The incumbent party, in this case the Republicans, will be blamed for it, just as the Democrats have been blamed for the failure of the current anemic expansion to make a real difference in most working class people's incomes.

But don't expect the Democrats to offer the sort of truly paradigm-altering programs we saw during the Great Depression -- unless forced to by massive opposition to BOTH parties from the ground up. Things like the three general strikes in 1934. Things like the occupations of all major workplaces and the formation of the mass, industrial unions in the immediate few years thereafter that forced the creation of America's first social safety net after many previous decades' failures.

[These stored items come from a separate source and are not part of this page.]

==> config.mk <==
export PLATFORM = sky130hd
export DESIGN_NAME = crm_top
export DESIGN_NICKNAME = d
export VERILOG_FILES = /design/src/pkg/crm_pkg.sv /design/src/design/crm_top.sv
export VERILOG_INCLUDE_DIRS = /design/src /design/src/pkg
export SDC_FILE = /design/constraint.sdc
export NUM_CORES = 1
export LEC_CHECK = 0
export BUFFER_PORTS_ARGS = -buffer_cell sky130_fd_sc_hd__buf_2
export CORE_MARGIN = 5
export CORE_UTILIZATION = 55
export CTS_CLUSTER_SIZE = 40
export DETAILED_ROUTE_END_ITERATION = 8
export PLACE_DENSITY = 0.86
export SETUP_SLACK_MARGIN = 0.1
export SYNTH_ARGS = -nofsm -noshare
export SYNTH_HDL_FRONTEND = slang
export SYNTH_SLANG_ARGS = --single-unit
==> constraint.sdc <==
create_clock -name sys_clk_i -period 7.5 [get_ports sys_clk_i]
set_input_delay 0.375 -clock sys_clk_i [delete_from_list [all_inputs] [get_ports sys_clk_i]]
set_output_delay 0.375 -clock sys_clk_i [all_outputs]
set_load 0.05 [all_outputs]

Rather than tinker around the edges with phony "help the homeless" vouchers, token job-training programs and other such neoliberal nonsense that is common currency today, massive public works programs put millions to work, massive construction of affordable housing put people in homes, and rights like the 8 hour day and Social Security pensions for the elderly were won.

All of the promises of the early New Deal years began to go down the toilet when the independent left largely threw its lot in with Democrats in the 1936 election and thereafter. With the onset of WWII, McCarthyism and then the more severe recessions beginning in the 1970s, Democratic politicians increasingly attacked their own base. The same was seen after the Civil Rights and Black Power movements, when the remnants of those movements threw their lot in with the Democrats in the 1970s.

Unlike some Bernie supporters, I do not see that even the most robust New Deal style programs will even begin to solve the most fundamental, anti-human, anti-planet problems of capitalism. They will at best ameliorate them.

But this side of overthrowing capitalism, widespread amelioration is a better alternative to the far more savage results we saw during the 1930s in other countries. And for that we need to re-learn the lessons of the struggles of the 1930s, and how BOTH major parties were at the core of the problems, and not the solutions.